数日後、永与が訪れる。両親に会ってほしい。悦子は快く承諾、平戸はいいところなんでしょうね。更に永与は明石から預かった手紙を悦子に渡す、遠慮する悦子に「私の事は気にしないで。彼の分もあなたのことを大事にします」部屋の外では桜が散り始めていた。

縁談の話を悦子に切り出す夜のシーンが心に残る。兄とふさと悦子がとっておきのお茶を飲む、父が出張先の静岡で買ってきたお茶はなんておいしいのだろう。空襲で亡くなった両親の昔話をして3人が笑い転げる。翌日から兄は徴用で熊本に行かなくてはならない、悦子は縁談だ。お茶だけの最後の晩餐、最後の暖かなひととき、3人ともそのことをよくわかっている。悦子が号泣するシーンよりも3人が揃っているシーンのほうが切ない。じゃあまたあした、というわけにはいかないから。

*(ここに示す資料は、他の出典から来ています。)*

[src/rtl/clk_div_ratio_ctrl.sv]
// Glitch-free programmable clock divider: 50%-duty output at an even ratio,
// ratio updates over valid/ready applied only at a falling period boundary.
module clk_div_ratio_ctrl #(
  parameter int DIV_W       = 8,
  parameter int DEFAULT_DIV = 4
) (
  input  logic             clk,
  input  logic             rst,
  input  logic             en,
  input  logic             cfg_valid,
  input  logic [DIV_W-1:0] cfg_div,
  output logic             cfg_ready,
  output logic             cfg_err,
  output logic             clk_out,
  output logic             rise_pulse,
  output logic [DIV_W-1:0] cur_div,
  output logic             busy
);

  typedef enum logic [1:0] {IDLE, RUN, DRAIN} state_t;

  localparam logic [DIV_W-2:0] CNT_ONE = 1;

  state_t           state_q;
  logic [DIV_W-2:0] count_q;
  logic [DIV_W-1:0] cur_div_q;
  logic [DIV_W-1:0] pend_div_q;
  logic             pend_valid_q;
  logic             clk_out_q;
  logic             rise_q;
  logic             cfg_err_q;

  logic [DIV_W-2:0] half;
  logic             accept;
  logic             legal;
  logic             toggle;

  // Even, at least 2, and not the all-ones code.
  function automatic logic is_legal(input logic [DIV_W-1:0] n);
    return (n[0] == 1'b0) && (n[DIV_W-1:1] != '0) && (n != '1);
  endfunction

  assign half   = cur_div_q[DIV_W-1:1];
  assign accept = cfg_valid && !pend_valid_q;
  assign legal  = is_legal(cfg_div);
  assign toggle = (count_q == (half - CNT_ONE));

  always_ff @(posedge clk) begin
    if (accept && legal) begin
      pend_div_q <= cfg_div;
    end
  end

  always_ff @(posedge clk) begin
    if (rst) begin
      state_q      <= IDLE;
      count_q      <= '0;
      cur_div_q    <= DIV_W'(DEFAULT_DIV);
      pend_valid_q <= 1'b0;
      clk_out_q    <= 1'b0;
      rise_q       <= 1'b0;
      cfg_err_q    <= 1'b0;
    end else begin
      cfg_err_q <= accept && !legal;
      rise_q    <= 1'b0;

      case (state_q)
        IDLE: begin
          count_q   <= '0;
          clk_out_q <= 1'b0;
          // A ratio left pending by a low-phase stop is applied here.
          if (pend_valid_q) begin
            cur_div_q    <= pend_div_q;
            pend_valid_q <= 1'b0;
          end
          if (accept && legal) begin
            cur_div_q <= cfg_div;
          end
          if (en) begin
            state_q <= RUN;
          end
        end

        RUN, DRAIN: begin
          if (state_q == RUN && !en && !clk_out_q) begin
            state_q <= IDLE;
            count_q <= '0;
          end else if (toggle) begin
            count_q   <= '0;
            clk_out_q <= !clk_out_q;
            rise_q    <= !clk_out_q;
            if (clk_out_q) begin
              if (pend_valid_q) begin
                cur_div_q    <= pend_div_q;
                pend_valid_q <= 1'b0;
              end
              state_q <= en ? RUN : IDLE;
            end else begin
              state_q <= RUN;
            end
          end else begin
            count_q <= count_q + CNT_ONE;
            state_q <= en ? RUN : DRAIN;
          end
          if (accept && legal) begin
            pend_valid_q <= 1'b1;
          end
        end

        default: state_q <= IDLE;
      endcase
    end
  end

  assign cfg_ready  = !pend_valid_q;
  assign cfg_err    = cfg_err_q;
  assign clk_out    = clk_out_q;
  assign rise_pulse = rise_q;
  assign cur_div    = cur_div_q;
  assign busy       = (state_q != IDLE) || pend_valid_q;

endmodule
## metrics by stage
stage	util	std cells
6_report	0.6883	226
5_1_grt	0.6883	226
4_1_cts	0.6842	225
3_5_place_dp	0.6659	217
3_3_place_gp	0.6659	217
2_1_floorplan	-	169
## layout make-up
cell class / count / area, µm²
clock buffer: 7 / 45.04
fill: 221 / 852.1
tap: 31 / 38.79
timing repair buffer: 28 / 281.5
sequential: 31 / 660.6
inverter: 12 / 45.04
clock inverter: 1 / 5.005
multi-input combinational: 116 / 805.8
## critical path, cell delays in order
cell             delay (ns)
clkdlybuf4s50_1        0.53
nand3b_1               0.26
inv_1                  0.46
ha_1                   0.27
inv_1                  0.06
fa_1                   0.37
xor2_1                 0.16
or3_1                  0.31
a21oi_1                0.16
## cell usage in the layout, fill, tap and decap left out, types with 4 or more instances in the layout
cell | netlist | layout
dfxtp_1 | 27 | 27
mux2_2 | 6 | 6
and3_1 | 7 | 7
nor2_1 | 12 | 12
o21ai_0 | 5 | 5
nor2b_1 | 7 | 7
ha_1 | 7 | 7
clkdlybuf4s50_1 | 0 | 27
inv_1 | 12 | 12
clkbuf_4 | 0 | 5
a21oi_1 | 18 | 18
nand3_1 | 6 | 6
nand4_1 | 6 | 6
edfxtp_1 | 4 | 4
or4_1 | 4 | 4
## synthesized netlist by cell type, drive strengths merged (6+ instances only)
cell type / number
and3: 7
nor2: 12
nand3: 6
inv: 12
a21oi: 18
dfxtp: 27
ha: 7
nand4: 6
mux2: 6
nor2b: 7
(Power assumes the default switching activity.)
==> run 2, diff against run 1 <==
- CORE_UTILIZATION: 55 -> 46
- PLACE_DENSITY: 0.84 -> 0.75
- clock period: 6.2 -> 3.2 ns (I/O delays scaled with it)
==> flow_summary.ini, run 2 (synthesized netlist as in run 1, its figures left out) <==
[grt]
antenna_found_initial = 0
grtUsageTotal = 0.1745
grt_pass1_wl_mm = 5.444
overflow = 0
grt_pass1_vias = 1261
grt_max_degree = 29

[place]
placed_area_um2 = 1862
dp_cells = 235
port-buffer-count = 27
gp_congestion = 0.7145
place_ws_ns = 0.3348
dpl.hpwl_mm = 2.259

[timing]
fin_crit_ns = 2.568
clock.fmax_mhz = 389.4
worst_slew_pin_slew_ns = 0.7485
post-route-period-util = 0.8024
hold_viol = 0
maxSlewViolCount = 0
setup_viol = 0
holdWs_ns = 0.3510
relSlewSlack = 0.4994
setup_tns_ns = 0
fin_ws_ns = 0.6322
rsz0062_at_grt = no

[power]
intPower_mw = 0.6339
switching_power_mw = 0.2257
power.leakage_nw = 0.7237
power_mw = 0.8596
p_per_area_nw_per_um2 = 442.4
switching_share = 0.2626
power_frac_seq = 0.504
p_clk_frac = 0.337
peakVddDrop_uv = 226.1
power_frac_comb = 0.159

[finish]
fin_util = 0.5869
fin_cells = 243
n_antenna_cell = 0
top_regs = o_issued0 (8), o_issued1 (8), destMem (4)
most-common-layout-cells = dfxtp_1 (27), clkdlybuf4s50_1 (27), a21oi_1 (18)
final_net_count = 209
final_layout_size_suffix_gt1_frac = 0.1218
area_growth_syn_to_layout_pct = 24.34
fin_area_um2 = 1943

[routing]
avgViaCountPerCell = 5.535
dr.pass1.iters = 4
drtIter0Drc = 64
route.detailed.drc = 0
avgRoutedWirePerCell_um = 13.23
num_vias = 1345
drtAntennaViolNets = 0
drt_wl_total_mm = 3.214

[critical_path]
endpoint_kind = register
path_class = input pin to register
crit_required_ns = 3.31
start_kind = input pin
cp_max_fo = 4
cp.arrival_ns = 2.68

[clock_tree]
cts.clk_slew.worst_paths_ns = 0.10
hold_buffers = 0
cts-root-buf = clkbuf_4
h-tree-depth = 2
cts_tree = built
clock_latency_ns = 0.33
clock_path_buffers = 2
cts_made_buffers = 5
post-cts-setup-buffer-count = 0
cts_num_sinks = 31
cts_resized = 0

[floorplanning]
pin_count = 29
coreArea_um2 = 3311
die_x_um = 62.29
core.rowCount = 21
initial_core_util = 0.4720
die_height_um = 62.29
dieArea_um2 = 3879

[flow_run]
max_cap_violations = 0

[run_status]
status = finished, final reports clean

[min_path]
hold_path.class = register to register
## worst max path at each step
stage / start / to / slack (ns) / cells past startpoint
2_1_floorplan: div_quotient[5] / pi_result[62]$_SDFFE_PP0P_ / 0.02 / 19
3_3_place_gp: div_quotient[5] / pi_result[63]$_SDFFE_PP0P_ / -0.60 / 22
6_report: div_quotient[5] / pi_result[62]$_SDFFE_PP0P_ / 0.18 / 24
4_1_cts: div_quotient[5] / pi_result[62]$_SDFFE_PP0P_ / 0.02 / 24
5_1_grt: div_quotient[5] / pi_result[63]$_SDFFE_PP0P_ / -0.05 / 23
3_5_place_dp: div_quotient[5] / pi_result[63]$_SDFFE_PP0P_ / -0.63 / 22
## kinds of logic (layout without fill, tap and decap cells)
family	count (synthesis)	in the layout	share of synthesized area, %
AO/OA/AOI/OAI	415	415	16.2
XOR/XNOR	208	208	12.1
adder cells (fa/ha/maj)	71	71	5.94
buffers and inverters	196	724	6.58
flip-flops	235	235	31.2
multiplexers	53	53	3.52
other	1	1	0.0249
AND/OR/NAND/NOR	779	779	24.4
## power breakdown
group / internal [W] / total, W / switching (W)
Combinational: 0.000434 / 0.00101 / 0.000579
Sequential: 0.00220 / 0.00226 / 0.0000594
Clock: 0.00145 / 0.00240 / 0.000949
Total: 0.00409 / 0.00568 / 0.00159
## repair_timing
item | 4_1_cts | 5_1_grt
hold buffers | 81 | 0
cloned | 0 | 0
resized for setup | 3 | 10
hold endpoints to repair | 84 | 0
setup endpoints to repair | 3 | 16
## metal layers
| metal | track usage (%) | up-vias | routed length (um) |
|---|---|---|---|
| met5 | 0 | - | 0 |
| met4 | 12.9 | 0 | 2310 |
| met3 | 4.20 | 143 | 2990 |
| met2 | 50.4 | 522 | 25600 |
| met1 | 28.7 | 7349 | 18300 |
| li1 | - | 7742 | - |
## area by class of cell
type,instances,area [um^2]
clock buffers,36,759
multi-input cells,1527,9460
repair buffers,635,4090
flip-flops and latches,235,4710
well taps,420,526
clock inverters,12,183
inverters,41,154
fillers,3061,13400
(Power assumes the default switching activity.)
--- src/rtl/ibexc_trace_pkg.sv ---
// ibexc_trace_pkg: record layout, beat numbering and beat-2 field positions for the RVFI trace buffer (rev 1.0).
// Optional timestamp beat is enabled by defining IBEXC_TRACE_TIMESTAMP_EN.
`default_nettype none

package ibexc_trace_pkg;

  typedef struct packed {
    logic [31:0] pc;
    logic [31:0] insn;
    logic        trap;
    logic        intr;
    logic        lost;
    logic [4:0]  rd_addr;
    logic [3:0]  rmask;
    logic [3:0]  wmask;
    logic [15:0] order;
    logic [31:0] rd_wdata;
    logic [31:0] mem_addr;
`ifdef IBEXC_TRACE_TIMESTAMP_EN
    logic [31:0] ts;
`endif
  } trc_rec_t;

  localparam int unsigned REC_W = $bits(trc_rec_t);

`ifdef IBEXC_TRACE_TIMESTAMP_EN
  localparam int unsigned NB = 6;
`else
  localparam int unsigned NB = 5;
`endif

  localparam logic [2:0] BEAT_PC    = 3'd0;
  localparam logic [2:0] BEAT_INSN  = 3'd1;
  localparam logic [2:0] BEAT_INFO  = 3'd2;
  localparam logic [2:0] BEAT_WDATA = 3'd3;
  localparam logic [2:0] BEAT_MADDR = 3'd4;
  localparam logic [2:0] BEAT_TS    = 3'd5;
  localparam logic [2:0] BEAT_LAST  = 3'(NB - 1);

  localparam int unsigned B2_TRAP      = 31;
  localparam int unsigned B2_INTR      = 30;
  localparam int unsigned B2_LOST      = 29;
  localparam int unsigned B2_RD_LSB    = 24;
  localparam int unsigned B2_RMASK_LSB = 20;
  localparam int unsigned B2_WMASK_LSB = 16;
  localparam int unsigned B2_ORDER_LSB = 0;

  function automatic logic [31:0] beat2_word(trc_rec_t r);
    logic [31:0] w;
    w = '0;
    w[B2_TRAP]               = r.trap;
    w[B2_INTR]               = r.intr;
    w[B2_LOST]               = r.lost;
    w[B2_RD_LSB +: 5]        = r.rd_addr;
    w[B2_RMASK_LSB +: 4]     = r.rmask;
    w[B2_WMASK_LSB +: 4]     = r.wmask;
    w[B2_ORDER_LSB +: 16]    = r.order;
    return w;
  endfunction

endpackage

`default_nettype wire

--- src/rtl/ibexc_trace_fifo.sv ---
// ibexc_trace_fifo: record FIFO with wrap-bit pointers (count = wptr - rptr), rev 1.0.
// Caller must not push when full nor pop when empty.
`default_nettype none

module ibexc_trace_fifo #(
  parameter int unsigned Width = 160,
  parameter int unsigned Depth = 8
) (
  input  logic                     clk_i,
  input  logic                     rst_i,
  input  logic                     push_i,
  input  logic [Width-1:0]         wdata_i,
  input  logic                     pop_i,
  output logic [Width-1:0]         rdata_o,
  output logic [$clog2(Depth):0]   count_o,
  output logic                     full_o,
  output logic                     empty_o
);

  localparam int unsigned AW = $clog2(Depth);

  logic [AW:0]      wptr_q;
  logic [AW:0]      rptr_q;
  logic [Width-1:0] mem_q [Depth];

  always_ff @(posedge clk_i) begin
    if (rst_i) begin
      wptr_q <= '0;
      rptr_q <= '0;
    end else begin
      if (push_i) wptr_q <= wptr_q + 1'b1;
      if (pop_i)  rptr_q <= rptr_q + 1'b1;
    end
  end

  always_ff @(posedge clk_i) begin
    if (push_i) mem_q[wptr_q[AW-1:0]] <= wdata_i;
  end

  assign rdata_o = mem_q[rptr_q[AW-1:0]];
  assign count_o = wptr_q - rptr_q;
  assign full_o  = (count_o == (AW+1)'(Depth));
  assign empty_o = (count_o == '0);

endmodule

`default_nettype wire

--- src/rtl/ibexc_trace_buf.sv ---
// ibexc_trace_buf: captures RVFI retirements into a record FIFO and streams each record as 32-bit beats (rev 1.0).
// Define IBEXC_TRACE_TIMESTAMP_EN to append a free-running cycle timestamp as a sixth beat.
`default_nettype none

module ibexc_trace_buf
  import ibexc_trace_pkg::*;
#(
  parameter int unsigned Depth = 8
) (
  input  logic        clk_i,
  input  logic        rst_i,
  input  logic        trc_en_i,
  input  logic        rvfi_valid,
  input  logic [63:0] rvfi_order,
  input  logic [31:0] rvfi_pc_rdata,
  input  logic [31:0] rvfi_insn,
  input  logic        rvfi_trap,
  input  logic        rvfi_intr,
  input  logic [4:0]  rvfi_rd_addr,
  input  logic [31:0] rvfi_rd_wdata,
  input  logic [31:0] rvfi_mem_addr,
  input  logic [3:0]  rvfi_mem_rmask,
  input  logic [3:0]  rvfi_mem_wmask,
  output logic        trc_valid_o,
  input  logic        trc_ready_i,
  output logic [31:0] trc_data_o,
  output logic        trc_last_o,
  output logic [15:0] trc_drop_cnt_o
);

  localparam int unsigned CW = $clog2(Depth) + 1;

  localparam logic [0:0] ST_IDLE = 1'b0;
  localparam logic [0:0] ST_SEND = 1'b1;

  logic [0:0]       state_q, state_d;
  logic [2:0]       idx_q, idx_d;
  logic             lost_q, lost_d;
  logic [15:0]      drop_cnt_q, drop_cnt_d;

  logic [CW-1:0]    fifo_cnt;
  logic             fifo_full, fifo_empty;
  logic [REC_W-1:0] fifo_wdata, fifo_rdata;
  trc_rec_t         wrec, rrec;
  logic             capture, push, drop, xfer, last_beat, pop;
  logic [31:0]      beat;
  logic             unused_order;

  assign unused_order = ^rvfi_order[63:16];

`ifdef IBEXC_TRACE_TIMESTAMP_EN
  logic [31:0] ts_q;

  always_ff @(posedge clk_i) begin
    if (rst_i) ts_q <= '0;
    else       ts_q <= ts_q + 32'd1;
  end
`endif

  // Full is judged on the registered count, so a same-cycle pop never rescues a retire.
  assign capture = rvfi_valid & trc_en_i;
  assign push    = capture & ~fifo_full;
  assign drop    = capture & fifo_full;

  always_comb begin
    wrec          = '0;
    wrec.pc       = rvfi_pc_rdata;
    wrec.insn     = rvfi_insn;
    wrec.trap     = rvfi_trap;
    wrec.intr     = rvfi_intr;
    wrec.lost     = lost_q;
    wrec.rd_addr  = rvfi_rd_addr;
    wrec.rmask    = rvfi_mem_rmask;
    wrec.wmask    = rvfi_mem_wmask;
    wrec.order    = rvfi_order[15:0];
    wrec.rd_wdata = rvfi_rd_wdata;
    wrec.mem_addr = rvfi_mem_addr;
`ifdef IBEXC_TRACE_TIMESTAMP_EN
    wrec.ts       = ts_q;
`endif
  end

  assign fifo_wdata = wrec;
  assign rrec       = trc_rec_t'(fifo_rdata);

  ibexc_trace_fifo #(
    .Width (REC_W),
    .Depth (Depth)
  ) u_fifo (
    .clk_i   (clk_i),
    .rst_i   (rst_i),
    .push_i  (push),
    .wdata_i (fifo_wdata),
    .pop_i   (pop),
    .rdata_o (fifo_rdata),
    .count_o (fifo_cnt),
    .full_o  (fifo_full),
    .empty_o (fifo_empty)
  );

  assign trc_valid_o = ~rst_i & (state_q == ST_SEND);
  assign xfer        = trc_valid_o & trc_ready_i;
  assign last_beat   = (idx_q == BEAT_LAST);
  assign pop         = xfer & last_beat;

  // Entering SEND on the push itself gives beat 0 the cycle after capture.
  always_comb begin
    state_d = state_q;
    idx_d   = idx_q;
    case (state_q)
      ST_IDLE: begin
        if (push || !fifo_empty) begin
          state_d = ST_SEND;
          idx_d   = '0;
        end
      end
      ST_SEND: begin
        if (xfer) begin
          if (last_beat) begin
            idx_d = '0;
            if (fifo_cnt == CW'(1) && !push) state_d = ST_IDLE;
          end else begin
            idx_d = idx_q + 3'd1;
          end
        end
      end
      default: begin
        state_d = ST_IDLE;
        idx_d   = '0;
      end
    endcase
  end

  always_comb begin
    lost_d     = lost_q;
    drop_cnt_d = drop_cnt_q;
    if (drop) begin
      lost_d = 1'b1;
      if (drop_cnt_q != 16'hFFFF) drop_cnt_d = drop_cnt_q + 16'd1;
    end else if (push) begin
      lost_d = 1'b0;
    end
  end

  always_ff @(posedge clk_i) begin
    if (rst_i) begin
      state_q    <= ST_IDLE;
      idx_q      <= '0;
      lost_q     <= 1'b0;
      drop_cnt_q <= '0;
    end else begin
      state_q    <= state_d;
      idx_q      <= idx_d;
      lost_q     <= lost_d;
      drop_cnt_q <= drop_cnt_d;
    end
  end

  always_comb begin
    beat = '0;
    case (idx_q)
      BEAT_PC:    beat = rrec.pc;
      BEAT_INSN:  beat = rrec.insn;
      BEAT_INFO:  beat = beat2_word(rrec);
      BEAT_WDATA: beat = rrec.rd_wdata;
      BEAT_MADDR: beat = rrec.mem_addr;
`ifdef IBEXC_TRACE_TIMESTAMP_EN
      BEAT_TS:    beat = rrec.ts;
`endif
      default:    beat = '0;
    endcase
  end

  assign trc_data_o     = trc_valid_o ? beat : 32'h0;
  assign trc_last_o     = trc_valid_o & last_beat;
  assign trc_drop_cnt_o = rst_i ? 16'h0 : drop_cnt_q;

endmodule

`default_nettype wire

--- config.mk ---
export PLATFORM = sky130hd
export DESIGN_NAME = ibexc_trace_buf
export DESIGN_NICKNAME = d
export VERILOG_FILES = /design/src/rtl/ibexc_trace_pkg.sv /design/src/rtl/ibexc_trace_fifo.sv /design/src/rtl/ibexc_trace_buf.sv
export SDC_FILE = /design/constraint.sdc
export NUM_CORES = 1
export LEC_CHECK = 0
export CAP_MARGIN = 40
export CORE_ASPECT_RATIO = 0.6
export CORE_MARGIN = 2
export CORE_UTILIZATION = 57
export DETAILED_ROUTE_END_ITERATION = 6
export PLACE_DENSITY = 0.76
export SLEW_MARGIN = 20
export SYNTH_ARGS = -nofsm -noshare
export SYNTH_HDL_FRONTEND = slang
export SYNTH_SLANG_ARGS = --single-unit
--- constraint.sdc ---
create_clock -name clk_i -period 32.2 [get_ports clk_i]
set_clock_uncertainty 0.05 [all_clocks]
set_input_delay 9.66 -clock clk_i [delete_from_list [all_inputs] [get_ports clk_i]]
set_output_delay 9.66 -clock clk_i [all_outputs]
set_load 0.02 [all_outputs]
==> summary.md <==
| Metric | Value |
|---|---|
| Worst Max-Slew Pin Slew | 899 ps |
| Post-Synth XOR/XNOR Area | 0.00139 |
| Fmax | 45.3 MHz |
| Slew headroom | 0.400 |
| Number of port buffers | 213 |
| Synth area leader | edfxtp_1 |
| Antenna violations before repair | 24 |
| Sequential group share of total power | 0.564 |
| Seq cells post-synth | 1312 |
| Cell family with most CP delay | buffers and inverters |
| Seq/Total Area, Yosys | 0.776 |
| Die Height | 234 µm |
| WP depth | 8 |
| Hold Buf Count CTS | 0 |
| Synth unique cells | 52 |
| Clock-pin slew on the worst setup and hold paths | around 60 ps |
| CP cell instances | clkdlybuf4s50_1 > buf_4 > nand2b_1 > inv_1 > o41ai_2 > buf_4 > a21oi_1 > clkdlybuf4s50_1 |
| Final setup violation count | 0 |
| Setup TNS | 0 ps |
| YS warnings | 0 |
| Largest family of logic cells by synthesized area | multiplexers |
| Top_reg_cell synth | edfxtp_1 |
| Total wire length | 111000 µm |
| Mux share of post-synthesis cell area | 0.163 |
| Area of all sequential standard cells | 0.0391 mm² |
| CORE AREA | 0.0875 mm² |
| First-pass GRT wire length | 163000 µm |
| Synth area leaders | edfxtp_1 (76%), mux4_2 (14%), mux2_2 (1.4%) |
| Post-CTS setup buffers | 0 |
| Final clock period utilization by the worst path | 0.686 |
| Fill cell count | 5365 |
| Worst skew pair latency | 700 ps |
| Antenna-violating nets left | 0 |
| Pin count of the biggest net entering global routing | 110 |
| Die X | 388 µm |
| Crit-path max cell delay | 590 ps |
| Vias in the first global route | 24800 |
| Total gr overflow | 0 |
| Final Critical Period | 22080 ps |
| CP arrival | 12370 ps |
| Power Internal | 2.70 mW |
| Final HPWL DP | 62200 µm |
| Final Net Count | approximately 2800 |
| Area grow syn2layout | 15.5% |
| Vias per inst | 6.32 |
| Core Rows | 84 |
| Synth top area share | 0.763 |
| Share of post-route cells with drive strength above 1 | 0.235 |
| Slew Limit Fails | 0 |
| Top-count cell post-synth | edfxtp_1 |
| Sinks on Clock Net | 1312 |
| Placed cell count | 3595 |
| CTS tree | yes |
| Status | finished clean |
| Hold Vio Cnt, Final | 0 |
| Synth Net Count | 2501 |
| CTS Buffer Depth | 3 |
| R2R cell count | 15 |
| Cell area after synthesis | 0.0504 mm² |
| Worst hold stages | 2 |
| Req. time, crit path | around 22000 ps |
| Hold Crit Class | reg2reg |
| Fraction of registers with async set/reset | 0 |
| Critical Path Source Type | input port |
| Die area | 0.0909 mm² |
| Synth Area in Compound Gates | 0.0260 |
| RSZ-0062 raised after global routing | no |
| Sw frac | 0.196 |
| PostCTS Resize Cnt | 0 |
| Critical path class | in2out |
| Power share of the clock group | 0.407 |
| Initial Util | 0.575 |
| Buf+Inv Stages, Crit Path | 5 |
| Root Buffer | clkbuf_16 |
| Most instantiated cells after synthesis | edfxtp_1 (1280), mux4_2 (312), a21oi_1 (71), a22oi_1 (65), nor2_1 (65) |
| EDFF count, synth | 1280 |
| Avg Cell Area, Syn | 22.1 µm² |
| Cell Pwr Density | 57.7 mW/mm² |
| Max VDD drop | ~0.043 mV |
| CP Max Fanout | 47 |
| Vias | 24100 |
| Sw Pwr | 0.660 mW |
| Adder-cell share of the synthesized area | 0.00313 |
| Post-Synth Simple-Gate Area | 0.0182 |
| DRT iter0 DRCs | 2671 |
| Non-filler cells, final | 3819 |
| Placer Congestion | 0.753 |
| Max-cap viol count | 0 |
| I/O pin total | 262 |
| Area of the multi-input gates | 0.0107 mm² |
| Syn Inst Count | 2277 |
| GRT Overall Usage | 0.247 |
| Worst setup EP type | primary output |
| Comb pwr share | 0.029 |
| CTS buffer count | 113 |
| Max stage delay cell, worst path | buf_4 |
| Drt first pass iters | 7 |
| # DRC | 0 |
| H-Tree Depth | 3 |
| Static leakage | 17.7 nW |
| Average wire per standard cell | 29.0 µm |
-- path summary, 6_finish.rpt --
path	from	endpoint	slack, ps
worst max-delay path	rst_i	trc_data_o[24]	10120
worst max register to register	u_fifo.wptr_q[0]	u_fifo.mem_q[4][72]	26510
worst min-delay path	u_fifo.rptr_q[3]	u_fifo.rptr_q[3]	480
worst min register to register	u_fifo.rptr_q[3]	u_fifo.rptr_q[3]	480
-- per-layer routing --
layer  track usage  up-vias  wire, µm
li1              -    10200         -
met1         0.345    12700     44400
met2         0.393     1031     53900
met3        0.0623      198      9430
met4        0.0717       24      3000
met5             0        -       158
**config.mk**
```make
export PLATFORM = sky130hd
export DESIGN_NAME = key_conditioner_flat
export DESIGN_NICKNAME = d
export VERILOG_FILES = /design/src/rtl/key_conditioner_pkg.sv /design/src/rtl/key_conditioner_if.sv /design/src/rtl/key_conditioner_ch.sv /design/src/rtl/key_conditioner.sv /design/src/flat_wrapper.sv
export SDC_FILE = /design/constraint.sdc
export NUM_CORES = 1
export LEC_CHECK = 0
export ABC_AREA = 1
export CORE_MARGIN = 2
export CORE_UTILIZATION = 50
export DETAILED_ROUTE_END_ITERATION = 8
export HOLD_SLACK_MARGIN = 0.15
export PLACE_DENSITY = 0.66
export SLEW_MARGIN = 20
export SYNTH_ARGS = -nofsm -noshare
export SYNTH_HDL_FRONTEND = slang
export SYNTH_SLANG_ARGS = --single-unit
```
**constraint.sdc**
```tcl
create_clock -name clk -period 3.1 [get_ports clk]
set_input_delay 0.31 -clock clk [delete_from_list [all_inputs] [get_ports clk]]
set_output_delay 0.31 -clock clk [all_outputs]
set_load 0.05 [all_outputs]
```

映画の最初と最後で、年老いた悦子と永与が病院の屋上で何をするともなしにベンチに腰を降ろし景色を眺めている。多分永与は自分の死期が近いことを悟っているのだが、まだ彼には明日がある。また明日悦子とこの屋上でゆっくり過ごすことができる。でもふと心をよぎるのは「なぜ自分は生きているのか、生きてていいのだろうか」という思い。「死んだら何にもならないんですよ」と悦子は言うが、2人とも心の底では死んでいった明石のことをずっと考えているに違いない。彼は死んで自分たちは生きている、その違いは何だったのだろう?
テーマは重たいが映画全体のトーンは決して重苦しくない、小林薫と本上まなみのやりとりはまるで漫才みたい、何度も笑った。原田知世を見るのは久しぶり、凛とした表情と立ち居振る舞いがとてもよかった。
いい映画だと素直に思う。しみじみと、粛々として。